In un messaggio il presidente filippino Ferdinand Marcos Jr ha condannato «nei termini più duri possibili» quella che ha definito «insensata e proditoria azione di terroristi stranieri», suggerendo la cooperazione tra gruppi militanti locali e - soprattutto - le cellule del Daesh, parte della diaspora di militanti dal fronte mediorientale verso l’Asia meridionale e il Sud-Est asiatico.

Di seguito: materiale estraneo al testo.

From an optimization exercise on the open Yosys and OpenROAD flow, aimed at small area, a short achievable clock period and few clock cycles; shortcuts taken in it are not production practice.
Function was checked by simulation only, so behaviour that the tests miss may differ from the original.

==> 08-02: inputs <==
==> flow/design.v <==
module st_unit (
    input             clk,
    input             rst,
    input             cmd_valid,
    output reg        cmd_ready,
    input      [1:0]  cmd_op,
    input      [2:0]  cmd_sel,
    input      [31:0] cmd_x,
    input      [31:0] cmd_n,
    input      [47:0] cmd_mean,
    input      [63:0] cmd_m2,
    output reg        rsp_valid,
    output reg [31:0] rsp_n,
    output reg [47:0] rsp_mean,
    output reg [63:0] rsp_m2,
    output     [63:0] rsp_std,
    output reg        rsp_sat
);
    localparam NINST = 7;
    localparam F     = 16;
    localparam DK  = 4;                   
    localparam DNS = (64 + DK - 1) / DK;  
    localparam DW  = DNS * DK;
    localparam NS  = DNS;                 
    localparam PW  = 98;                  
    localparam OP_OBSERVE = 2'd0;
    localparam OP_LOAD    = 2'd1;
    localparam OP_STDDEV  = 2'd2;
    localparam OP_CLEAR   = 2'd3;
    localparam [31:0] SEED_TICKS = 32'd5000;
    localparam S_IDLE  = 4'd0;
    localparam S_SETUP = 4'd1;    
    localparam S_DIV   = 4'd2;    
    localparam S_MFIN  = 4'd4;    
    localparam S_VDIV  = 4'd6;    
    reg [31:0] st_n    [0:NINST-1];
    reg [47:0] st_mean [0:NINST-1];
    reg [63:0] st_m2   [0:NINST-1];
    reg [NINST-1:0] st_rst;
    reg [3:0]  state;
    reg [1:0]  c_op;
    reg [2:0]  c_sel;
    reg [31:0] c_x;          
    reg [47:0] abs_d;        
    reg [63:0] A;            
    reg [31:0] R;            
    reg [31:0] D;            
    reg [40:0] SR;           
    reg [39:0] Q;            
    reg [33:0] D3;           
    reg [PW-1:0] pS, pC;     
    reg [DK-1:0] md_a, md_q; 
    reg [NS-1:0] oh;         
    reg [DK-1:0] nb;         
    reg [4:0]    tl;         
    reg          wb_v;       
    reg [2:0]    wb_sel;
    reg        neg;          
    reg        sat_n;
    assign rsp_std = {24'd0, Q};
    wire accept = cmd_valid & cmd_ready;
    function [NS-1:0] top1;
        input [NS-1:0] nz;
        integer k;
        reg seen;
        begin
            seen = 1'b0;
            for (k = NS - 1; k >= 1; k = k - 1) begin
                top1[k] = nz[k] & ~seen;
                seen    = seen | nz[k];
            end
            top1[0] = ~seen;
        end
    endfunction
    wire        cur_rst  = st_rst[c_sel];
    wire [63:0] m2_new;      
    wire        cur_fwd  = wb_v & (c_sel == wb_sel);
    wire [31:0] cur_n    = cur_rst ? ((c_sel == 3'd0) ? 32'd1 : 32'd0) : st_n[c_sel];
    wire [47:0] cur_mean = cur_rst ? ((c_sel == 3'd0) ? {SEED_TICKS, {F{1'b0}}} : 48'd0) : st_mean[c_sel];
    wire [63:0] cur_m2   = cur_fwd ? m2_new : cur_rst ? 64'd0 : st_m2[c_sel];
    wire is_obs = (c_op == OP_OBSERVE);
    wire [47:0] xf       = {c_x, {F{1'b0}}};
    wire        n_full   = &cur_n;
    wire        n_lt2    = (cur_n[31:1] == 31'd0);
    wire [31:0] n_pm     = cur_n + {{31{~is_obs}}, 1'b1};
    wire [31:0] n_new    = (is_obs & n_full) ? cur_n : n_pm;
    wire [33:0] x3_a     = {1'b0, cur_n, 1'b0};
    wire [33:0] x3_b     = {2'b0, cur_n};
    wire [33:0] x3_c     = is_obs ? (n_full ? 34'd0 : 34'd3) : {{32{1'b1}}, 2'b01};
    wire [33:0] n_x3     = (x3_a ^ x3_b ^ x3_c) +
                           (((x3_a & x3_b) | (x3_a & x3_c) | (x3_b & x3_c)) << 1);
    wire [47:0] ad_p = xf ^ ~cur_mean;
    reg  [47:0] ad_g, ad_pp;
    integer l, j;
    always @* begin
        ad_g  = xf & ~cur_mean;
        ad_pp = ad_p;
        for (l = 0; l < 6; l = l + 1)
            for (j = 0; j < 48; j = j + 1)
                if (((j >> l) & 1) == 1) begin
                    ad_g[j]  = ad_g[j] | (ad_pp[j] & ad_g[((j >> l) << l) - 1]);
                    ad_pp[j] = ad_pp[j] & ad_pp[((j >> l) << l) - 1];
                end
    end
    wire [47:0] ad_c0  = {ad_g[46:0], 1'b0};
    wire [47:0] ad_c1  = {ad_g[46:0] | ad_pp[46:0], 1'b1};
    wire [47:0] ad_s0  = ad_p ^ ad_c0;
    wire [47:0] ad_s1  = ad_p ^ ad_c1;
    wire        d_neg  = ~(ad_g[47] | ad_pp[47]);
    wire [47:0] d_abs  = d_neg ? ~ad_s0 : ad_s1;
    wire [63:0] dvd      = is_obs ? {16'd0, d_abs} : cur_m2;
    wire [DW-1:0] dvd_ext = {{(DW-64){1'b0}}, dvd};
    reg  [NS-1:0] dvd_nz;
    always @* begin
        dvd_nz = {NS{1'b0}};
        for (j = 0; j < DNS; j = j + 1) dvd_nz[j] = |dvd_ext[j*DK +: DK];
    end
    wire [NS-1:0] dv_top = top1(dvd_nz);
    reg  [DK-1:0] dv_tdig;
    always @* begin
        dv_tdig = {DK{1'b0}};
        for (j = 0; j < DNS; j = j + 1) begin
            dv_tdig = dv_tdig | ({DK{dv_top[j]}} & dvd_ext[j*DK +: DK]);
        end
    end
    reg  [NS-1:0] m2_nz;
    always @* begin
        m2_nz = {NS{1'b0}};
        for (j = 0; j < DNS; j = j + 1)
            m2_nz[j] = |({{(DW-64){1'b0}}, cur_m2} >> (j*DK)) & {DK{1'b1}};
    end
    wire [NS-1:0] m2_top = top1(m2_nz);
    reg  [DK-1:0] m2_tdig, m2_nxt;
    always @* begin
        m2_tdig = {DK{1'b0}};
        m2_nxt  = {DK{1'b0}};
        for (j = 0; j < DNS; j = j + 1) begin
            m2_tdig = m2_tdig | ({DK{m2_top[j]}} & (({{(DW-64){1'b0}}, cur_m2} >> (j*DK)) & {DK{1'b1}}));
            if (j > 0)
                m2_nxt = m2_nxt | ({DK{m2_top[j]}} & (({{(DW-64){1'b0}}, cur_m2} >> ((j-1)*DK)) & {DK{1'b1}}));
        end
    end
    wire sk = ~is_obs & ~m2_top[0] &
              ((cur_n[31:5] != 27'd0) | ({1'b0, m2_tdig} + 5'd2 <= cur_n[4:0]));
    wire [DW-1:0] A_ext = {{(DW-64){1'b0}}, A};
    wire [DK-1:0] dv_bits = nb;
    reg  [31:0]   dv_r;
    reg  [DK-1:0] dv_q;
    reg  [33:0]   dv_rs;
    reg  [34:0]   dv_t1, dv_t2, dv_t3;
    reg           dv_g1, dv_g2, dv_g3;
    integer t;
    always @* begin
        dv_r = R[31:0];
        for (t = DK/2 - 1; t >= 0; t = t - 1) begin
            dv_rs = {dv_r, dv_bits[2*t+1 -: 2]};
            dv_t1 = {1'b0, dv_rs} - {3'b0, D[31:0]};
            dv_t2 = {1'b0, dv_rs} - {2'b0, D[31:0], 1'b0};
            dv_t3 = {1'b0, dv_rs} - {1'b0, D3};
            dv_g3 = ~dv_t3[34];
            dv_g2 = ~dv_t2[34];
            dv_g1 = ~dv_t1[34];
            dv_q[2*t+1 -: 2] = {dv_g2, dv_g3 | (dv_g1 & ~dv_g2)};
            dv_r = ({32{dv_g3}}           & dv_t3[31:0]) |
                   ({32{dv_g2 & ~dv_g3}}  & dv_t2[31:0]) |
                   ({32{dv_g1 & ~dv_g2}}  & dv_t1[31:0]) |
                   ({32{~dv_g1}}          & dv_rs[31:0]);
        end
    end
    reg [DW-1:0] A_qw;
    always @* begin
        for (j = 0; j < DNS; j = j + 1)
            A_qw[j*DK +: DK] = oh[j] ? dv_q : A_ext[j*DK +: DK];
    end
    wire [DK:0]   md_d = {1'b0, md_a} + {1'b0, ~md_q} + {{DK{1'b0}}, state == S_MFIN};
    reg  [PW-1:0] cs_s, cs_c, row;
    always @* begin
        cs_s = pS << DK;
        cs_c = pC << DK;
        for (t = 0; t <= DK; t = t + 1) begin
            row  = {PW{md_d[t]}} & ({{(PW-48){1'b0}}, abs_d} << t);
            {cs_s, cs_c} = {cs_s ^ cs_c ^ row,
                            ((cs_s & cs_c) | (cs_s & row) | (cs_c & row)) << 1};
        end
    end
    wire [47:0] quot     = A[47:0];
    wire [47:0] mean_new = cur_mean + (quot ^ {48{neg}}) + {47'd0, neg};
    wire [PW-1:0] m2_row = {{(PW-64-F){1'b0}}, {64{state == S_MFIN}} & cur_m2, {F{1'b0}}};
    wire [PW-1:0] mf_s   = cs_s ^ cs_c ^ m2_row;
    wire [PW-1:0] mf_c   = ((cs_s & cs_c) | (cs_s & m2_row) | (cs_c & m2_row)) << 1;
    wire [PW-1:0] m2_sum = pS + pC;
    wire        m2_ovf   = |m2_sum[PW-1:64+F];
    assign      m2_new   = m2_ovf ? 64'hFFFF_FFFF_FFFF_FFFF : m2_sum[63+F:F];
    wire        tl_busy = |tl;
    wire [3:0]  sq_bits = (tl_busy & ~tl[4]) ? 4'd0 : md_q;
    reg  [40:0] sq_r;
    reg  [39:0] sq_q;
    reg  [42:0] sq_rs;
    reg  [42:0] sq_tr;
    reg  [43:0] sq_df;
    always @* begin
        sq_r = SR;
        sq_q = Q;
        for (t = 1; t >= 0; t = t - 1) begin
            sq_rs = {sq_r, sq_bits[2*t+1 -: 2]};
            sq_tr = {1'b0, sq_q, 2'b01};
            sq_df = {1'b0, sq_rs} - {1'b0, sq_tr};
            sq_q  = {sq_q[38:0], ~sq_df[43]};
            sq_r  = sq_df[43] ? sq_rs[40:0] : sq_df[40:0];
        end
    end
    reg [31:0] n_aft;
    reg [47:0] mean_aft;
    reg [63:0] m2_aft;
    always @* begin
        case (c_op)
        OP_LOAD:    begin n_aft = c_x;      mean_aft = abs_d;    m2_aft = A;      end
        OP_CLEAR:   begin n_aft = 32'd0;    mean_aft = 48'd0;    m2_aft = 64'd0;  end
        default:    begin n_aft = cur_n;    mean_aft = cur_mean; m2_aft = cur_m2; end
        endcase
        if (state == S_MFIN) begin
            n_aft = D; mean_aft = mean_new;
        end
        if (wb_v) m2_aft = m2_new;
    end
    wire k_ok = |dvd_nz[NS-1:3];
    wire setup_wait = (tl_busy & (~is_obs | ~k_ok)) |
                      (wb_v & (c_op[0] | ((c_op == OP_STDDEV) & n_lt2)));
    wire v_end = (state == S_VDIV) & oh[0];
    wire last  = (state == S_MFIN) | ((state == S_SETUP) & c_op[0] & ~setup_wait) | v_end;
    wire st_we = (state == S_MFIN) | ((state == S_SETUP) & c_op[0] & ~setup_wait);
    wire [2:0] st_a = wb_v ? wb_sel : c_sel;
    wire [4:0] tl_nx = v_end ? 5'b10000 : (tl >> 1);
    wire rsp_ld = wb_v | v_end |
                  ((state == S_SETUP) & ~setup_wait & (c_op[0] | ((c_op == OP_STDDEV) & n_lt2)));
    wire rsp_ld_nm = (state == S_MFIN) | (rsp_ld & ~wb_v);
    reg [3:0]    ns;
    reg [NS-1:0] noh;
    always @* begin
        ns  = state;
        noh = oh >> 1;
        case (state)
        S_IDLE: ;
        S_SETUP: begin
            noh = sk ? (m2_top >> 1) : dv_top;
            if (!setup_wait)
                case (c_op)
                OP_OBSERVE: ns = S_DIV;
                OP_STDDEV:  ns = n_lt2 ? S_IDLE : S_VDIV;
                default:    ns = S_IDLE;
                endcase
        end
        S_DIV:   if (oh[0]) ns = S_MFIN;
        S_MFIN:  ns = S_IDLE;
        S_VDIV:  if (oh[0]) ns = S_IDLE;
        default: ns = S_IDLE;
        endcase
        if (accept) ns = S_SETUP;
    end
    reg  [DK-1:0] nb_dv;
    always @* begin
        nb_dv = {DK{1'b0}};
        for (j = 0; j < DNS; j = j + 1)
            nb_dv = nb_dv | ({DK{noh[j]}} & A_ext[j*DK +: DK]);
    end
    wire [DK-1:0] nb_nx = (state == S_SETUP) ? (sk ? m2_nxt : dv_tdig) : nb_dv;
    wire [1:0] op_nx = accept ? cmd_op : c_op;
    wire ready_nx = (ns == S_IDLE) | (ns == S_MFIN) |
                    ((ns == S_SETUP) & op_nx[0] & (tl_nx == 5'd0) & (state != S_MFIN)) |
                    ((ns == S_VDIV) & noh[0]);
    always @(posedge clk) begin
        if (rst) begin
            state     <= S_IDLE;
            cmd_ready <= 1'b1;
            rsp_valid <= 1'b0;
            tl        <= 5'd0;
            wb_v      <= 1'b0;
            st_rst    <= {NINST{1'b1}};
        end else begin
            state     <= ns;
            cmd_ready <= ready_nx;
            rsp_valid <= (rsp_ld & ~v_end) | tl[0];
            tl        <= tl_nx;
            wb_v      <= (state == S_MFIN);
            if (st_we) st_rst[c_sel] <= 1'b0;
        end
        oh <= noh;
        if (state == S_MFIN) begin
            wb_sel  <= c_sel;
        end
        nb <= nb_nx;
        if (st_we) begin
            st_n[c_sel]    <= n_aft;
            st_mean[c_sel] <= mean_aft;
        end
        if (st_we | wb_v)
            st_m2[st_a]    <= m2_aft;
        if (rsp_ld_nm) begin
            rsp_n    <= n_aft;
            rsp_mean <= mean_aft;
        end
        if (rsp_ld) begin
            rsp_m2   <= m2_aft;
            rsp_sat  <= wb_v & (sat_n | m2_ovf);
        end
        case (state)
        S_SETUP: begin
            if (is_obs) begin
                abs_d <= d_abs;
                neg   <= d_neg;
                sat_n <= n_full;
            end
            if (!c_op[0]) A <= dvd;    
            D <= n_new;
            D3 <= n_x3;
        end
        S_DIV, S_VDIV: begin
            A <= A_qw[63:0];
        end
        default: ;
        endcase
        if ((state == S_SETUP) & ~tl_busy) begin
            SR   <= 41'd0;
            Q    <= 40'd0;
        end else begin
            SR   <= sq_r;
            Q    <= sq_q;
        end
        if (state == S_SETUP) begin
            R    <= sk ? {{(32-DK){1'b0}}, m2_tdig} : 32'd0;
            pS   <= ~{{(PW-48){1'b0}}, d_abs};
            pC   <= {{(PW-1){1'b0}}, 1'b1};
            md_a <= {DK{1'b0}};
            md_q <= {DK{1'b0}};
        end else begin
            R    <= dv_r;
            pS   <= mf_s;
            pC   <= mf_c;
            md_a <= dv_bits;
            md_q <= dv_q;
        end
        if (accept) begin
            c_op  <= cmd_op;
            c_sel <= cmd_sel;
            c_x   <= (cmd_op == OP_LOAD) ? cmd_n : cmd_x;
            abs_d <= cmd_mean;
            A     <= cmd_m2;
        end
    end
endmodule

Forse però anche un collegamento con l’attuale conflitto a Gaza.

Resta da vedere se l’atto terroristico di Marawi, città che era stata per cinque mesi a partire dal 23 maggio 2017 interessata da combattimenti casa per casa e semidistrutta dopo l’invasione di guerriglieri islamici del gruppo Maute e degli alleati di Abu Sayyaf costata la vita a un migliaio di persone e che aveva costretto alla fuga un milione di abitanti, potrà influire sul processo di consolidamento dell’Autonomia musulmana.

Un processo, quello verso la piena realizzazione della Regione autonoma Bangsamoro di Mindanao musulmana, essenziale per una pace duratura nel tormentato meridione filippino che ha visto 100mila vittime in un settantennio di violenze, che ha da poco superato la prova del voto per le rappresentanze elettive di base, regolare anche se segnato da intimidazioni e episodi di violenza.

A segnalare una nuova instabilità nell’area, ieri sera un comandante del gruppo Dawlah Islamiya-Maute è stato ucciso a Lanao del Sur in uno scontro con i militari, mentre uno dei vice-comandanti di Abu sayyaf è stato catturato a Basilan mentre cercava di lasciare l’isola.